Tuesday, April 9, 2013

Mozart's concertos

I don't know who is your favorite composer or even if you have one.  Mine is Mozart.  When younger, I preferred Beethoven and Brahms.  The bombast, the power, the finality of their work was compelling.  It still is.  In the last years, my attention and love for Mozart has exceeded all others.  Even Bach and Haydn.  Even Prokofiev, and the other Russian masters.

Mozart's music, particularly the piano concertos, has a certain perfection at a level I barely understand.  As he may have said, each note is there for a reason, none less and no more would quite do.  There is no real bombast, no power, no thunder, but only perfection.  This evening I'm listening to Mozart's Piano Concerto No. 14, KV 449.  Each movement is a wonder, though the third movement is incomparable.  It is like listening to a theme and variations on a theme of Mozart by Mozart.  The only disappointment is that it runs only about six minutes.  If only he had a bit more time and made it an even dozen minutes...
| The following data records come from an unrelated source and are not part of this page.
==> design.v <==
module baud_gen
#(
  parameter CLK_FREQ = 50_000_000,
  parameter BAUD_RATE = 9600
)
(
  input wire clk,
  input wire reset,
  output wire baud_tick
);
localparam integer BAUD_DIV = CLK_FREQ / (16 * BAUD_RATE);
reg tick = 0;
assign baud_tick = tick;
reg [31:0] counter = 0;
always @(posedge clk or posedge reset) begin
  if (reset) begin
    counter <= 0;
    tick <= 0;
  end else begin
    if (counter == BAUD_DIV - 1) begin
      tick <= 1;
      counter <= 0;
    end else begin
      counter <= counter + 1;
      tick <= 0;
    end
  end
end
endmodule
When the greatest mathematician of our era, Karl Friedrich Gauss, was asked how he developed his theories, he simply stated that all the scaffolding should be removed from the finished work. And it was! Not for Mozart. You can almost feel the sublime joy he must have experienced in making the composition.  
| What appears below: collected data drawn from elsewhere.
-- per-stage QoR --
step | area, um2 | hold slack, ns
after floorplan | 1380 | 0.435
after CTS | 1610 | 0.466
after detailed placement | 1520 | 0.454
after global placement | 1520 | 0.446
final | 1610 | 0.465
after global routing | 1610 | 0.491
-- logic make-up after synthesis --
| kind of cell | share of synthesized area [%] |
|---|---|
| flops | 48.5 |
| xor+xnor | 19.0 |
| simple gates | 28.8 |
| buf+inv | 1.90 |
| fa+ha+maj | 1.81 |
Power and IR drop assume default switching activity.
**design/flow/run.sh**
```bash
#!/bin/bash
# OpenROAD 26Q1-2900-gdf79404cd8, Yosys 0.63+post, stock flow scripts
make -C /OpenROAD-flow-scripts/flow DESIGN_CONFIG=/design/flow/config.mk WORK_HOME=/design/flow/orfs finish
```
**design/flow/config.mk**
```make
export PLATFORM = sky130hd
export DESIGN_NAME = Circuit2
export DESIGN_NICKNAME = Circuit2
export VERILOG_FILES = /design/flow/design.v
export SDC_FILE = /design/flow/constraint.sdc
export NUM_CORES = 4
export LEC_CHECK = 1
export CORE_AREA = 10 10 90 90
export DIE_AREA = 0 0 100 100
```
**design/flow/design.v**
```verilog
`timescale 1ns/1ns
module Adder_8(input A7 , A6 , A5 , A4 , A3 , A2 , A1 , A0 ,
               input B7 , B6 , B5 , B4 , B3 , B2 , B1 , B0 ,
               output out7 , out6 , out5 , out4 , out3 , out2 , out1 , out0 , cout);
  wire cout1 , cout2 , cout3 , cout4 , cout5 , cout6 , cout7;
  FullAdder cut_FA_1(A0 , B0 , 1'b0 , out0 , cout1);
  FullAdder cut_FA_2(A1 , B1 , cout1 , out1 , cout2);
  FullAdder cut_FA_3(A2 , B2 , cout2 , out2 , cout3);
  FullAdder cut_FA_4(A3 , B3 , cout3 , out3 , cout4);
  FullAdder cut_FA_5(A4 , B4 , cout4 , out4 , cout5);
  FullAdder cut_FA_6(A5 , B5 , cout5 , out5 , cout6);
  FullAdder cut_FA_7(A6 , B6 , cout6 , out6 , cout7);
  FullAdder cut_FA_8(A7 , B7 , cout7 , out7 , cout);
endmodule
`timescale 1ns/1ns
module Circuit2(input clk , rst , start ,
               input A3 , A2 , A1 , A0 , B3 , B2 , B1 , B0 ,
               output out7 , out6 , out5 , out4 , out3 , out2 , out1 , out0);
  wire rst_out , ld_A , ld_B , l_1 , l_2 , shctrl_1 , shctrl_0 , ld_out;
  Datapath cut_datapath(clk , rst_out , ld_A , ld_B , l_1 , l_2 , shctrl_1 , shctrl_0 , ld_out ,
                        A3 , A2 , A1 , A0 , B3 , B2 , B1 , B0 ,
                        out7 , out6 , out5 , out4 , out3 , out2 , out1 , out0);  
  Controller cut_controller(clk , rst , start , rst_out , ld_A , ld_B , l_1 , l_2 , shctrl_1 , shctrl_0 , ld_out);
endmodule
`timescale 1ns/1ns
module Controller(input clk , rst , start , output rst_out , ld_A , ld_B , l_1 , l_2 , shctrl_1 , shctrl_0 , ld_out);
  wire ps2 , ps1 , ps0 , ns2 , ns1 , ns0;
  wire and_1 , and_2 , and_3 , and_4 , and_5 , and_6 , and_7 , and_8 , and_9 , and_10 , and_11 , and_12 , and_13;
  wire or_1 , or_2;
  wire not_ps2 , not_ps1 , not_ps0;
  not cut_not_3(not_ps2 , ps2);  
  not cut_not_1(not_ps1 , ps1);  
  not cut_not_2(not_ps0 , ps0);  
  and cut_and_1(and_1 , not_ps1 , not_ps0);  
  and cut_and_2(and_2 , and_1 , ps2);  
  and cut_and_3(and_3 , ps1 , ps0);  
  and cut_and_4(and_4 , and_3 , not_ps2);  
  or cut_or_1(or_1 , and_4 , and_2);  
  assign ns2 = or_1; 
  and cut_and_5(and_5 , not_ps2 , not_ps1);  
  and cut_and_6(and_6 , and_5 , ps0);  
  and cut_and_7(and_7 , not_ps2 , not_ps0);  
  and cut_and_8(and_8 , and_7 , ps1);  
  or cut_or_2(ns1 , and_6 , and_8);  
  and cut_and_9(and_9 , and_5 , not_ps0);  
  and cut_and_10(and_10 , and_9 , start);  
  or cut_or_3(or_2 , and_8 , and_2);
  or cut_or_4(ns0 , or_2 , and_10);
  assign ld_A = and_6;
  assign ld_B = and_6;
  assign rst_out = and_6;
  and cut_and_11(and_11 , not_ps2 , ps1);  
  assign l_1 = and_11;
  assign l_2 = or_2;
  and cut_and_12(and_12 , ps2 , ps0);  
  and cut_and_13(shctrl_1 , and_12 , not_ps1);  
  assign shctrl_0 = or_1;
  and cut_and_14(and_13 , ps2 , not_ps1);  
  or cut_or_5(ld_out , and_13 , and_11);
  Register_3 cut_state(clk , rst , 1'b1 , ns2 , ns1 , ns0 , ps2 , ps1 , ps0);
endmodule
`timescale 1ns/1ns
module Datapath(input clk , rst_out , ld_A , ld_B , l_1 , l_2 , shctrl_1 , shctrl_0 , ld_out ,
                input A3 , A2 , A1 , A0 , B3 , B2 , B1 , B0 ,
                output out7 , out6 , out5 , out4 , out3 , out2 , out1 , out0);
  wire outA3 , outA2 , outA1 , outA0 , outB3 , outB2 , outB1 , outB0;
  wire outMUXA_1 , outMUXA_0 , outMUXB_1 , outMUXB_0;
  wire out_mul_3 , out_mul_2 , out_mul_1 , out_mul_0;
  wire out_sh7 ,  out_sh6 , out_sh5 , out_sh4 , out_sh3 , out_sh2 , out_sh1 , out_sh0;
  wire out_add7 , out_add6 , out_add5 , out_add4 , out_add3 , out_add2 , out_add1 , out_add0 , cout_add;
  Register_4 cut_reg_A(clk , 1'b0 , ld_A , A3 , A2 , A1 , A0 , outA3 , outA2 , outA1 , outA0);
  Register_4 cut_reg_B(clk , 1'b0 , ld_B , B3 , B2 , B1 , B0 , outB3 , outB2 , outB1 , outB0);
  MUX_2to1 cut_MUX_A1(outA3 , outA1 , l_1 , outMUXA_1);
  MUX_2to1 cut_MUX_A2(outA2 , outA0 , l_1 , outMUXA_0);
  MUX_2to1 cut_MUX_B1(outB3 , outB1 , l_2 , outMUXB_1);
  MUX_2to1 cut_MUX_B2(outB2 , outB0 , l_2 , outMUXB_0);
  Multiplier_2 cut_mul(outMUXA_1 , outMUXA_0 , outMUXB_1 , outMUXB_0 , out_mul_3 , out_mul_2 , out_mul_1 , out_mul_0);
  Shift cut_shift_logic(out_mul_3 , out_mul_2 , out_mul_1 , out_mul_0 , shctrl_1 , shctrl_0 ,
                        out_sh7 ,  out_sh6 , out_sh5 , out_sh4 , out_sh3 , out_sh2 , out_sh1 , out_sh0);
  Adder_8 cut_adder(out_sh7 ,  out_sh6 , out_sh5 , out_sh4 , out_sh3 , out_sh2 , out_sh1 , out_sh0 ,
                    out7 , out6 , out5 , out4 , out3 , out2 , out1 , out0 ,
                    out_add7 , out_add6 , out_add5 , out_add4 , out_add3 , out_add2 , out_add1 , out_add0 , cout_add);
  Register_8 cut_reg_out(clk , rst_out , ld_out , 
                         out_add7 , out_add6 , out_add5 , out_add4 , out_add3 , out_add2 , out_add1 , out_add0 ,
                         out7 , out6 , out5 , out4 , out3 , out2 , out1 , out0);  
endmodule
`timescale 1ns/1ns
module FullAdder(input in1 , in2 , cin , output sum , cout);
  wire a , b , c;
  xor cut_xor_1(a , in1 , in2);
  xor cut_xor_2(sum , a , cin);
  and cut_and_1(b , a , cin);
  and cut_and_2(c , in1 , in2);
  or cut_or_1(cout , b , c);
endmodule
`timescale 1ns/1ns
module Multiplier_2(input A1 , A0 , B1 , B0 , output P3 , P2 , P1 , P0);
  wire a , b , c , d , e , f , g , h , i , j , k , l;
  and cut_and_1(a , A0 , B0);
  and cut_and_2(b , A1 , B1);
  and cut_and_3(P3 , a , b);
  nand cut_nand_1(c , A0 , B0);
  and cut_and_4(P2 , b , c);
  xor cut_xor_1(d, A0 , B0);
  and cut_and_5(e , b , d);
  and cut_and_6(f , A1 , B0);
  not cut_not_1(g , B1);
  and cut_and_7(h , f , g);
  or cut_or_1(i , e , h);
  and cut_and_8(j , A0 , B1);
  not cut_not_2(k , A1);
  and cut_and_9(l , j , k);
  or cut_or_2(P1 , i , l);
  and cut_and_10(P0 , A0 , B0);
endmodule
`timescale 1ns/1ns
module MUX_2to1(input in1 , in2 , sel , output out);
  wire inv_sel , a , b;
  not not_gate(inv_sel , sel);
  and and_gate1(a , in1 , inv_sel);
  and and_gate2(b , in2 , sel);
  or or_gate(out , a , b);
endmodule
`timescale 1ns/1ns
module Shift(input A3 , A2 , A1 , A0 , shctrl_1 , shctrl_0 ,
             output out7 ,  out6 , out5 , out4 , out3 , out2 , out1 , out0);
  wire ctrl_or , out_mux_1 , out_mux_2 , out_mux_3 , out_mux_4;
  or cut_or_1(ctrl_or , shctrl_1 , shctrl_0);
  MUX_2to1 cut_MUX_7(1'b0 , A3 , shctrl_1 , out7);
  MUX_2to1 cut_MUX_6(1'b0 , A2 , shctrl_1 , out6);
  MUX_2to1 cut_MUX_5a(A3 , A1 , shctrl_1 , out_mux_1);
  MUX_2to1 cut_MUX_5b(1'b0 , out_mux_1 , ctrl_or , out5);
  MUX_2to1 cut_MUX_4a(A2 , A0 , shctrl_1 , out_mux_2);  
  MUX_2to1 cut_MUX_4b(1'b0 , out_mux_2 , ctrl_or , out4);
  MUX_2to1 cut_MUX_3a(A3 , A1 , shctrl_0 , out_mux_3);  
  MUX_2to1 cut_MUX_3b(out_mux_3 , 1'b0 , shctrl_1 , out3);
  MUX_2to1 cut_MUX_2a(A2 , A0 , shctrl_0 , out_mux_4);  
  MUX_2to1 cut_MUX_2b(out_mux_4 , 1'b0 , shctrl_1 , out2);
  MUX_2to1 cut_MUX_1(A1 , 1'b0 , ctrl_or , out1);
  MUX_2to1 cut_MUX_0(A0 , 1'b0 , ctrl_or , out0);  
endmodule
`timescale 1ns/1ns
module Register_1(input clk , rst , load , in , output reg out);
  always @ (posedge clk , posedge rst) begin
    if(rst) out <= 1'b0;
    else
      if(load) out <= in;
  end
endmodule
`timescale 1ns/1ns
module Register_3(input clk , rst , ld , 
                  input in2 , in1 , in0 ,
                  output out2 , out1 , out0);
  Register_1 cut_reg_1(clk , rst , ld , in2 , out2);
  Register_1 cut_reg_2(clk , rst , ld , in1 , out1);
  Register_1 cut_reg_3(clk , rst , ld , in0 , out0);
endmodule
`timescale 1ns/1ns
module Register_4(input clk , rst , ld , 
                  input in3 , in2 , in1 , in0 ,
                  output out3 , out2 , out1 , out0);
  Register_1 cut_reg_1(clk , rst , ld , in3 , out3);
  Register_1 cut_reg_2(clk , rst , ld , in2 , out2);
  Register_1 cut_reg_3(clk , rst , ld , in1 , out1);
  Register_1 cut_reg_4(clk , rst , ld , in0 , out0);
endmodule
`timescale 1ns/1ns
module Register_8(input clk , rst , ld , 
                  input in7 , in6 , in5 , in4 , in3 , in2 , in1 , in0 ,
                  output out7 , out6 , out5 , out4 , out3 , out2 , out1 , out0);
  Register_1 cut_reg_1(clk , rst , ld , in7 , out7);
  Register_1 cut_reg_2(clk , rst , ld , in6 , out6);
  Register_1 cut_reg_3(clk , rst , ld , in5 , out5);
  Register_1 cut_reg_4(clk , rst , ld , in4 , out4);
  Register_1 cut_reg_5(clk , rst , ld , in3 , out3);
  Register_1 cut_reg_6(clk , rst , ld , in2 , out2);
  Register_1 cut_reg_7(clk , rst , ld , in1 , out1);
  Register_1 cut_reg_8(clk , rst , ld , in0 , out0);
endmodule
```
When the great physicist Albert Einstein was asked which of Mozart's concertos what his favorite, his answer was the one he listened to most recently.  Einstein had it nailed.  Twenty seven concertos, twenty seven works of perfection.  If any one of us could originally write just one of the movements of just one of the concertos, we would be acclaimed a musical genius.

Be careful.  You could be infected with the Mozart magic, and from this there is no cure.